Paul put it all together in the eighth round, facing an emboldened Silva who thought or perhaps knew he was behind on the scorecards and in need of something significant, if not an outright knockout. Following his corner’s instructions to not concede ground and simply meet Silva on his own terms when he approached rather than backing to the ropes, he threw a five punch combination to the body and head, with the final overhand right flooring Silva. On the official scorecards, which turned out to be 77-74 and 78-73 twice, the punch wasn’t the turning point in the bout. But for many scoring at home who felt the bout was even, it was a decisive moment. On the scorecards of public opinion, it cemented the fact that he’d beaten Silva fair and square. 

Fighters with six wins and no losses come in all shapes and sizes, and in various degrees of ability, ranging from truly wretched to world champion. Jake Paul is neither. Which end of that scale he’s closer to at present time can be debated, but he has the resources (namely world-class sparring) and commitment to at least inch closer to the latter.

Given Paul’s quest to be considered a serious boxer, many in the boxing community have taken him at his word and scrutinized his resume, namely the caliber of opposition that Paul has beaten to get to 6-0. There is validity to both sides of the debate.

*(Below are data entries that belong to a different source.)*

`config.mk`:
```
export PLATFORM = sky130hd
export DESIGN_NAME = line_centroid_pd_steering_core_flat
export DESIGN_NICKNAME = d
export VERILOG_FILES = /design/src/lcpd_pkg.sv /design/src/lcpd_ifs.sv /design/src/lcpd_div.sv /design/src/line_centroid_pd_steering_core.sv /design/src/flat_wrapper.sv
export SDC_FILE = /design/constraint.sdc
export NUM_CORES = 1
export LEC_CHECK = 0
export ABC_AREA = 1
export BUFFER_PORTS_ARGS = -buffer_cell sky130_fd_sc_hd__buf_2
export CAP_MARGIN = 40
export CORE_MARGIN = 2
export CORE_UTILIZATION = 46
export DETAILED_ROUTE_END_ITERATION = 10
export GPL_ROUTABILITY_DRIVEN = 0
export GPL_TIMING_DRIVEN = 1
export SYNTH_ARGS = -nofsm -noshare
export SYNTH_HDL_FRONTEND = slang
export SYNTH_SLANG_ARGS = --single-unit
```
`constraint.sdc`:
```
create_clock -name clock -period 16.35 [get_ports clock]
set_input_delay 4.905 -clock clock [delete_from_list [all_inputs] [get_ports clock]]
set_output_delay 4.905 -clock clock [all_outputs]
set_load 0.005 [all_outputs]
```
<file path="config.mk">
export PLATFORM = sky130hd
export DESIGN_NAME = lfu_kvc_scan
export DESIGN_NICKNAME = d
export VERILOG_FILES = /design/src/rtl/core/lfu_kvc_pkg.sv /design/src/rtl/core/lfu_kvc_scan.sv
export SDC_FILE = /design/constraint.sdc
export NUM_CORES = 1
export LEC_CHECK = 0
export BUFFER_PORTS_ARGS = -buffer_cell sky130_fd_sc_hd__buf_2
export CAP_MARGIN = 30
export CORE_AREA = 2 2 132 134
export DETAILED_ROUTE_END_ITERATION = 10
export DIE_AREA = 0 0 134 136
export GPL_TIMING_DRIVEN = 0
export PLACE_DENSITY = 0.67
export SLEW_MARGIN = 40
export SYNTH_ARGS = -nofsm -noshare
export SYNTH_HDL_FRONTEND = slang
export SYNTH_SLANG_ARGS = --single-unit
export TNS_END_PERCENT = 1
</file>
<file path="constraint.sdc">
create_clock -name clock -period 6.1 [get_ports clock]
set_clock_uncertainty 0.1 [all_clocks]
set_input_delay 0.305 -clock clock [delete_from_list [all_inputs] [get_ports clock]]
set_output_delay 0.305 -clock clock [all_outputs]
set_load 0.005 [all_outputs]
</file>
<file path="src/rtl/core/lfu_kvc_pkg.sv">
`default_nettype none

package lfu_kvc_pkg;

   // Default geometry
   localparam int ENTRIES_DEF  = 32;
   localparam int KEY_BITS_DEF = 64;

   // Fixed field widths
   localparam int OPCODE_W    = 2;
   localparam int KEY_FIELD_W = 64;
   localparam int DATA_W      = 64;
   localparam int COUNT_W     = 32;
   localparam int SLOT_W      = 5;

   // Stream packing
   localparam int REQ_TDATA_W = KEY_FIELD_W + DATA_W;
   localparam int RSP_TDATA_W = 72;

   localparam logic [COUNT_W-1:0] HITS_MAX = '1;

   typedef enum logic [OPCODE_W-1:0] {
      OP_LOOKUP = 2'd0,
      OP_STORE  = 2'd1,
      OP_FLUSH  = 2'd2,
      OP_NONE   = 2'd3
   } op_type;

endpackage

`default_nettype wire

</file>
<file path="src/rtl/core/lfu_kvc_scan.sv">
`default_nettype none

// Match and least-count tracker fed by the RAM read port, one entry a cycle
module lfu_kvc_scan #(
   parameter int ENTRIES  = lfu_kvc_pkg::ENTRIES_DEF,
   parameter int KEY_BITS = lfu_kvc_pkg::KEY_BITS_DEF
) (
   input  wire logic                               clock,
   input  wire logic                               reset,
   input  wire logic                               clear,
   input  wire logic                               cmp_valid,
   input  wire logic [$clog2(ENTRIES)-1:0]         cmp_idx,
   input  wire logic [KEY_BITS-1:0]                key,
   input  wire logic [KEY_BITS-1:0]                rd_key,
   input  wire logic [lfu_kvc_pkg::COUNT_W-1:0]    rd_count,
   input  wire logic [lfu_kvc_pkg::DATA_W-1:0]     rd_value,
   output logic                                    match,
   output logic      [$clog2(ENTRIES)-1:0]         match_idx,
   output logic      [lfu_kvc_pkg::COUNT_W-1:0]    match_count,
   output logic      [lfu_kvc_pkg::DATA_W-1:0]     match_value,
   output logic      [$clog2(ENTRIES)-1:0]         best_idx
);

   localparam int IDX_W = $clog2(ENTRIES);

   logic                             match_ff, match_in;
   logic [IDX_W-1:0]                 match_idx_ff, match_idx_in;
   logic [lfu_kvc_pkg::COUNT_W-1:0]  match_count_ff, match_count_in;
   logic [lfu_kvc_pkg::DATA_W-1:0]   match_value_ff, match_value_in;
   logic [IDX_W-1:0]                 best_idx_ff, best_idx_in;
   logic [lfu_kvc_pkg::COUNT_W-1:0]  best_count_ff, best_count_in;

   // Keys are unique, so the first match is the only one
   always_comb begin
      match_in       = match_ff;
      match_idx_in   = match_idx_ff;
      match_count_in = match_count_ff;
      match_value_in = match_value_ff;
      best_idx_in    = best_idx_ff;
      best_count_in  = best_count_ff;
      if (clear) begin
         match_in = 1'b0;
      end else if (cmp_valid) begin
         if (!match_ff && rd_key == key) begin
            match_in       = 1'b1;
            match_idx_in   = cmp_idx;
            match_count_in = rd_count;
            match_value_in = rd_value;
         end
         // strict compare keeps the lowest index on a tie
         if (cmp_idx == '0 || rd_count < best_count_ff) begin
            best_idx_in   = cmp_idx;
            best_count_in = rd_count;
         end
      end
   end

   always_ff @(posedge clock) begin
      if (reset) begin
         match_ff <= 1'b0;
      end else begin
         match_ff <= match_in;
      end
      match_idx_ff   <= match_idx_in;
      match_count_ff <= match_count_in;
      match_value_ff <= match_value_in;
      best_idx_ff    <= best_idx_in;
      best_count_ff  <= best_count_in;
   end

   assign match       = match_ff;
   assign match_idx   = match_idx_ff;
   assign match_count = match_count_ff;
   assign match_value = match_value_ff;
   assign best_idx    = best_idx_ff;

endmodule

`default_nettype wire

</file>
==> impl_metrics.json <==
{
  "status": "complete, no violations",
  "synth_edf_count": 138,
  "vias_per_cell": 4.61,
  "setup-violations-final": 0,
  "io_buffers": 339,
  "synth_mux_area_frac": 0,
  "synth_compound_gate_area_share": 0.0675,
  "drv_cap": 0,
  "cts_setup_buffers": 0,
  "power_leakage_uw": 0.00420,
  "gp_congestion": 0.943,
  "drc": 0,
  "synth-seq-cells": 139,
  "drv_slew": 0,
  "grt_pass1_wl_um": 28000,
  "cp-end-kind": "flip-flop",
  "wire_per_inst_um": 18.5,
  "peakVddDrop_mv": 0.173,
  "grt_use_total": 0.212,
  "io_pins": 340,
  "rr_worst_depth": 9,
  "layout-drive-gt1-share": 0.460,
  "hold_buffers": 86,
  "rsz0062_at_grt": "no",
  "clock_latency_ps": 410,
  "first_pass_iters": 4,
  "cts_tree": "done",
  "async_flop_share": 0,
  "initial_utilization": 0.342,
  "syn_to_final_growth_pct": 63.8,
  "num_rows": 48,
  "cp.required_ps": 6120,
  "core-area_um2": 16900,
  "grt_pass1_vias": 5084,
  "crit_arrival_ps": 2910,
  "cts_resized": 0,
  "syn_area_per_cell_um2": 15.6,
  "via_count": 4916,
  "antenna_found_initial": 6,
  "tns_ps": 0,
  "path_class": "in -> reg",
  "final_core_util": 0.560,
  "worstSetupStartpointType": "primary input",
  "fin_crit_ps": 2890,
  "synth_ff_type": "edfxtp_1",
  "min_period_over_period": 0.474,
  "cts.sinks": 139,
  "h-tree-depth": 4,
  "fmax_mhz": 346,
  "die_w_um": 134,
  "yosys.area_share.adder": 0.0673,
  "slew_headroom": 0.714,
  "cts_root_buffer": "clkbuf_16",
  "grt_overflow": 0,
  "cp_max_fo": 12,
  "synth_cells": 370,
  "clk_path_buf_depth": 2,
  "p_per_area_nw_per_um2": 255,
  "ys_warn_count": 0,
  "ys_types": 34,
  "synthSimpleGateAreaFrac": 0.0501,
  "clk_pin_slew_worst_paths_ps": 60,
  "synth_top_family_by_area": "compound AO/OA/AOI/OAI gates",
  "grt_max_degree": 22,
  "fp.dieH_um": 136,
  "antenna_left": 0,
  "hp-class": "in -> reg",
  "synth-xor-area-share": 0.0532,
  "syn-cell-area_um2": 5770,
  "design.die.area_um2": 18200,
  "numCtsBuffers": 17,
  "drtIter0Drc": 180,
  "dp_hpwl_um": 14500,
  "syn_nets": 634,
  "worst_slew_pin_slew_ps": 428,
  "hold_violations": 0,
  "routed_wl_um": 19700,
  "nNetsFinal": 1086,
  "ys_seq_area_frac": 0.722,
  "hold_depth": 1
}
[critical path, cell delays in order]
cell           delay, ps
dlygate4sd3_1        560
buf_2                160
or4_1                530
nor2_1               230
or3_1                210
o221ai_1             190
a21oi_4              350
buf_6                210
buf_8                160
[area by class of cell]
class | count | area [um2]
multi-input cells | 170 | 1390
repair buffers | 433 | 2720
fillers | 1380 | 7430
inverters | 61 | 229
diodes | 6 | 15.0
well taps | 225 | 282
clock buffers | 17 | 425
clock inverters | 15 | 215
flip-flops and latches | 139 | 4160
[synth_stat cells (2+ instances only)]
cell | instances | share of area
nand3_1 | 4 | 0.0035
a22oi_1 | 7 | 0.0091
nor2_1 | 5 | 0.0033
inv_1 | 61 | 0.040
edfxtp_1 | 138 | 0.72
a21o_1 | 8 | 0.010
xnor2_1 | 24 | 0.036
xor2_1 | 11 | 0.017
a221oi_1 | 2 | 0.0030
nor3_1 | 2 | 0.0017
a21oi_1 | 13 | 0.011
a211oi_1 | 2 | 0.0026
o21ai_0 | 2 | 0.0017
ha_1 | 31 | 0.067
o2bb2ai_1 | 5 | 0.0076
nand4_1 | 15 | 0.016
nor2b_1 | 2 | 0.0022
nor4_1 | 7 | 0.0076
o22ai_1 | 11 | 0.012
nand2_1 | 5 | 0.0033
a22o_1 | 2 | 0.0030
[routing by layer]
metal  vias up  track usage  share of wire  routed length [um]
met5         -            0              0                   0
met2       276        0.414           0.55               10800
met3        34       0.0470          0.068                1350
li1       2315            -              -                   -
met1      2291        0.210           0.35                6820
met4         0        0.103          0.036                 720
[cell usage in the layout (no fill, tap or decap), types with 3 or more instances in the layout]
cell	count
dlygate4sd3_1	86
diode_2	6
nand4_1	15
nand2_1	5
inv_1	61
nor2_1	4
buf_2	339
nor4_1	7
nand3_1	4
a22oi_1	7
xor2_1	11
buf_8	3
edfxtp_1	138
clkbuf_16	17
a21o_1	8
o2bb2ai_1	5
buf_16	4
a21oi_1	12
bufinv_16	4
xnor2_1	24
ha_1	31
o22ai_1	11
clkinv_4	6
[metrics by stage]
| stage | setup WS [ps] | instances | total power (uW) | hold slack [ps] | area [um2] |
|---|---|---|---|---|---|
| floorplan | 1500 | 370 | 1160 | 270 | 5770 |
| global placement | 15.6 | 934 | 1270 | 382 | 7750 |
| detailed placement | 2900 | 942 | 1280 | 383 | 7930 |
| CTS | 3210 | 1060 | 2430 | 0.795 | 9430 |
| global route | 3080 | 1066 | 2490 | 10.1 | 9450 |
| finish | 3210 | 1066 | 2410 | 23.1 | 9450 |
[cells by family (layout without fill, tap and decap cells)]
family | count (synthesis) | in the layout
buffers and inverters | 61 | 526
AO/OA/AOI/OAI | 56 | 56
flip-flops | 139 | 139
XOR/XNOR | 35 | 35
other | 0 | 6
AND/OR/NAND/NOR | 48 | 48
adder cells (fa/ha/maj) | 31 | 31
[state kept, by name, summed over array words and instances (netlist names)]
signal / count
match: 1
match_idx: 5
match_value: 64
best_count_ff: 32
match_count: 32
best_idx: 5
[where the power goes]
part	switching, uW	internal (uW)	leakage, uW
sequential	2.63	1060	0.00126
clock	413	694	0.000309
combinational	103	135	0.00264
total	519	1890	0.00420
[final timing paths]
kind | startpoint | endpoint | slack, ps
setup / recovery | cmp_idx[3] | best_count_ff[11]$_DFFE_PP_ | 3210
hold / removal | cmp_idx[4] | match_idx[4]$_DFFE_PP_ | 20
setup reg to reg | match$_SDFFE_PP0P_ | match_value[31]$_DFFE_PP_ | 3270
hold reg to reg | best_count_ff[15]$_DFFE_PP_ | best_count_ff[3]$_DFFE_PP_ | 890
Note: power is estimated with default switching activity, not from simulation.
## src/hw/rtl/a32up_pkg.sv

```systemverilog
`timescale 1ns / 1ps
// ----------------------------------------------------------------------------
// a32up_pkg
// Shared types and constants for the ARGB32 unpremultiply pipeline.
// ----------------------------------------------------------------------------
package a32up_pkg;

  localparam int unsigned NUM_CHAN       = 3;   // red, green, blue
  localparam int unsigned BITS_PER_STAGE = 2;   // quotient bits per divider stage
  localparam int unsigned QUO_W          = 8;
  localparam int unsigned NUM_W          = 16;  // c*255 + a/2 fits in 16 bits
  localparam int unsigned DIV_STAGES     = QUO_W / BITS_PER_STAGE;
  localparam int unsigned PIPE_DEPTH     = DIV_STAGES + 1;  // prep stage + divider

  localparam logic [7:0] BYTE_MAX = 8'hFF;

  // Channel order inside the stage record
  localparam int unsigned CH_RED   = 0;
  localparam int unsigned CH_GREEN = 1;
  localparam int unsigned CH_BLUE  = 2;

  typedef struct packed {
    logic [NUM_CHAN-1:0][NUM_W-1:0] rem;       // running remainder
    logic [NUM_CHAN-1:0][QUO_W-1:0] quo;       // quotient bits built so far
    logic [NUM_CHAN-1:0]            skip;      // result already final
    logic [7:0]                     alpha;     // divisor
    logic [7:0]                     alpha_out;
    logic                           last;
  } stage_t;

endpackage

```

## src/hw/rtl/argb32_unpremultiply_to_rgba.sv

```systemverilog
`timescale 1ns / 1ps
// ----------------------------------------------------------------------------
// argb32_unpremultiply_to_rgba
// Premultiplied ARGB32 pixel stream to straight R, G, B, A bytes.
// ----------------------------------------------------------------------------
// Usage
//   s_axis: one premultiplied pixel per request, tdata = A[31:24] R G B[7:0],
//           tlast marks the final pixel of the image.
//   m_axis: one result per pixel, tdata = red[7:0], green[15:8], blue[23:16],
//           alpha[31:24]; tlast copies the input mark.
//   cfg:    cfg_we_i writes cfg_wdata_i into keep_alpha (reset value 1).
//           keep_alpha = 1: each colour c -> round(c*255/alpha), saturated to
//           255 when c > alpha, zero for zero alpha; alpha passes through.
//           keep_alpha = 0: colours copied, alpha output zero.
//           Write it only while the pipe is empty; each pixel samples it on entry.
// Timing
//   Five register stages: one prep stage (numerator, saturation and bypass
//   decisions) and four divider stages, each resolving two quotient bits of
//   all three channels by restoring long division. Throughput is one pixel
//   per cycle while the receiver is not stalling.
// Reset and stall
//   Reset empties the pipe and sets keep_alpha. Each stage holds its contents
//   while the one after it is full and stalled, so a stalled receiver backs the
//   pipe up stage by stage; bubbles close up, and s_axis_tready_o drops only
//   when all five stages hold a pixel.
// ----------------------------------------------------------------------------
module argb32_unpremultiply_to_rgba
  import a32up_pkg::*;
(
  input  logic        clk_i,
  input  logic        rst_ni,
  // configuration
  input  logic        cfg_we_i,
  input  logic        cfg_wdata_i,      // keep_alpha
  // input stream
  input  logic        s_axis_tvalid_i,
  output logic        s_axis_tready_o,
  input  logic [31:0] s_axis_tdata_i,   // pixel_word
  input  logic        s_axis_tlast_i,   // last_pixel
  // output stream
  output logic        m_axis_tvalid_o,
  input  logic        m_axis_tready_i,
  output logic [31:0] m_axis_tdata_o,   // red_out, green_out, blue_out, alpha_out
  output logic        m_axis_tlast_o    // last_out
);

  // --------------------------------------------------------------------------
  // Configuration register
  // --------------------------------------------------------------------------
  logic keep_alpha_q;

  always_ff @(posedge clk_i or negedge rst_ni) begin
    if (!rst_ni) begin
      keep_alpha_q <= 1'b1;
    end else if (cfg_we_i) begin
      keep_alpha_q <= cfg_wdata_i;
    end
  end

  // --------------------------------------------------------------------------
  // Pipeline control: a stage may load when it is empty or its successor loads
  // --------------------------------------------------------------------------
  logic   [PIPE_DEPTH-1:0] vld_q;
  logic   [PIPE_DEPTH:0]   rdy;
  stage_t                  stg_q [PIPE_DEPTH];
  stage_t                  stg_d [PIPE_DEPTH];

  assign rdy[PIPE_DEPTH] = m_axis_tready_i;

  for (genvar gs = 0; gs < PIPE_DEPTH; gs++) begin : g_ctrl
    assign rdy[gs] = !vld_q[gs] || rdy[gs+1];
  end

  assign s_axis_tready_o = rdy[0];

  // --------------------------------------------------------------------------
  // Prep stage: unpack, build rounded numerator c*255 + a/2, decide bypass
  // --------------------------------------------------------------------------
  logic [7:0] in_alpha;
  logic [NUM_CHAN-1:0][7:0] in_col;

  assign in_alpha        = s_axis_tdata_i[31:24];
  assign in_col[CH_RED]   = s_axis_tdata_i[23:16];
  assign in_col[CH_GREEN] = s_axis_tdata_i[15:8];
  assign in_col[CH_BLUE]  = s_axis_tdata_i[7:0];

  always_comb begin
    stg_d[0] = '0;
    stg_d[0].alpha     = in_alpha;
    stg_d[0].alpha_out = keep_alpha_q ? in_alpha : 8'h00;
    stg_d[0].last      = s_axis_tlast_i;
    for (int c = 0; c < NUM_CHAN; c++) begin
      stg_d[0].rem[c] = {in_col[c], 8'h00} - {8'h00, in_col[c]}
                        + {9'h000, in_alpha[7:1]};
      if (!keep_alpha_q) begin
        stg_d[0].skip[c] = 1'b1;          // copy mode
        stg_d[0].quo[c]  = in_col[c];
      end else if (in_alpha == 8'h00) begin
        stg_d[0].skip[c] = 1'b1;          // transparent pixel gives black
        stg_d[0].quo[c]  = 8'h00;
      end else if (in_col[c] > in_alpha) begin
        stg_d[0].skip[c] = 1'b1;          // malformed: quotient would pass 255
        stg_d[0].quo[c]  = BYTE_MAX;
      end else begin
        // c <= a keeps the numerator below 256*a, so 8 quotient bits suffice
        stg_d[0].skip[c] = 1'b0;
        stg_d[0].quo[c]  = 8'h00;
      end
    end
  end

  // --------------------------------------------------------------------------
  // Divider stages: two restoring steps per stage, MSB first
  // --------------------------------------------------------------------------
  for (genvar gs = 1; gs < PIPE_DEPTH; gs++) begin : g_div
    localparam int unsigned TOP_BIT = QUO_W - 1 - (gs - 1) * BITS_PER_STAGE;

    always_comb begin
      logic [NUM_W-1:0] dvs;
      int unsigned      bit_pos;
      stg_d[gs] = stg_q[gs-1];
      for (int c = 0; c < NUM_CHAN; c++) begin
        for (int k = 0; k < BITS_PER_STAGE; k++) begin
          bit_pos = TOP_BIT - k;
          dvs     = {8'h00, stg_q[gs-1].alpha} << bit_pos;
          if (!stg_q[gs-1].skip[c] && (stg_d[gs].rem[c] >= dvs)) begin
            stg_d[gs].rem[c]          = stg_d[gs].rem[c] - dvs;
            stg_d[gs].quo[c][bit_pos] = 1'b1;
          end
        end
      end
    end
  end

  // --------------------------------------------------------------------------
  // Stage registers
  // --------------------------------------------------------------------------
  for (genvar gs = 0; gs < PIPE_DEPTH; gs++) begin : g_reg
    logic prev_vld;

    if (gs == 0) begin : g_first
      assign prev_vld = s_axis_tvalid_i;
    end else begin : g_rest
      assign prev_vld = vld_q[gs-1];
    end

    always_ff @(posedge clk_i or negedge rst_ni) begin
      if (!rst_ni) begin
        vld_q[gs] <= 1'b0;
      end else if (rdy[gs]) begin
        vld_q[gs] <= prev_vld;
      end
    end

    always_ff @(posedge clk_i) begin
      if (rdy[gs] && prev_vld) begin
        stg_q[gs] <= stg_d[gs];
      end
    end
  end

  // --------------------------------------------------------------------------
  // Output
  // --------------------------------------------------------------------------
  assign m_axis_tvalid_o = vld_q[PIPE_DEPTH-1];
  assign m_axis_tdata_o  = {stg_q[PIPE_DEPTH-1].alpha_out,
                            stg_q[PIPE_DEPTH-1].quo[CH_BLUE],
                            stg_q[PIPE_DEPTH-1].quo[CH_GREEN],
                            stg_q[PIPE_DEPTH-1].quo[CH_RED]};
  assign m_axis_tlast_o  = stg_q[PIPE_DEPTH-1].last;

  // --------------------------------------------------------------------------
  // Assertions
  // --------------------------------------------------------------------------
`ifndef NO_ASSERTIONS
  // Input is refused only when every stage is occupied
  a_full_when_stalled : assert property (@(posedge clk_i) disable iff (!rst_ni)
    !s_axis_tready_o |-> (&vld_q))
    else $error("input stalled with an empty pipeline stage");

  // The full prep stage keeps its pixel while its successor is stalled
  a_first_holds : assert property (@(posedge clk_i) disable iff (!rst_ni)
    (vld_q[0] && !rdy[1]) |=> (vld_q[0] && $stable(stg_q[0])))
    else $error("prep stage lost or changed a held pixel");

  // Finished division leaves a remainder below the divisor
  a_rem_below_div : assert property (@(posedge clk_i) disable iff (!rst_ni)
    m_axis_tvalid_o |->
      ((stg_q[PIPE_DEPTH-1].skip[CH_RED] ||
        stg_q[PIPE_DEPTH-1].rem[CH_RED] < {8'h00, stg_q[PIPE_DEPTH-1].alpha}) &&
       (stg_q[PIPE_DEPTH-1].skip[CH_GREEN] ||
        stg_q[PIPE_DEPTH-1].rem[CH_GREEN] < {8'h00, stg_q[PIPE_DEPTH-1].alpha}) &&
       (stg_q[PIPE_DEPTH-1].skip[CH_BLUE] ||
        stg_q[PIPE_DEPTH-1].rem[CH_BLUE] < {8'h00, stg_q[PIPE_DEPTH-1].alpha})))
    else $error("divider remainder not reduced below alpha");
`endif

endmodule

```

It is true that most fighters who are not moved like Vasiliy Lomachenko or Kosei Tanaka do not face particularly threatening opposition in their first six fights. Most of those non-threatening opponents also probably don’t focus the majority of their time on boxing, but rather balance it with another vocation, as fighting at the sport’s lowest levels can only be a full-time vocation for those with financial backing and/or the perceived talent to graduate to the highest levels. 

Where Paul differs from many fighters at his level of experience from an opposition perspective is that from an athletic perspective, his foes have been something else—mostly MMA fighters—first, not boxers first. It is no doubt true that there are boxers with upside down records, even ones in the single digits, who would be more dangerous than even Anderson Silva to Jake Paul at this point in his career. 

However, Paul is not like every other boxer—or better yet, any other boxer at all. He fights on pay-per-view, and although he has made several attempts to face actual boxers, Hasim Rahman Jr. and Tommy Fury, MMA fighters provide a level of notoriety necessary to sell such events. This also appears to be a major facet of Paul’s self-marketing campaign. Paul has preyed upon the longstanding desire to fantasy book MMA vs. boxing fights, and the inherent insecurities die-hard fans from both sports have about their own sport and how it compares to the other in a variety of ways. Paul has gone to far as to make a vocal enemy out of UFC boss Dana White, and whether altruistically or a bit of master-trolling, has promised to start an MMA fighter’s union.

To use pro wrestling parlance, in doing so, Paul has transformed himself into a babyface for at least some portion of the boxing community, and a heel to a portion of the MMA crowd. Paul has dangled the carrot of getting his comeuppance from a series of MMA legends, and in turn has knocked them out and then criticized the MMA industry as a whole. On-site reports at Paul-Silva suggested that the crowd was an MMA fan-heavy gathering, and even through television it was clear that the audience was pro-Silva.

That well is one Paul is looking to dip into at least once more. Prior to the bout, footage was released of an altercation between his team and Nate Diaz, and following the bout, Paul called Diaz a “b*tch” and demanded he fight him. 

He also said the same to Canelo Alvarez. Even Paul knows that there is only so many times he can extract from that well, and that his intentions to one day become a contender must be clear to the boxing audience in order for them to embrace him long-term. It’s also a decision of sheer necessity, as the Venn Diagram of marketable MMA fighters and ones a commission would sanction against a rapidly improving Paul will one day soon not intersect at all.

It’s a conundrum every fighter on the rise faces, reaching a point at which their opposition needs to step up. It’s what real boxers do, and to this point Jake Paul hasn’t given us a reason to believe he isn’t one.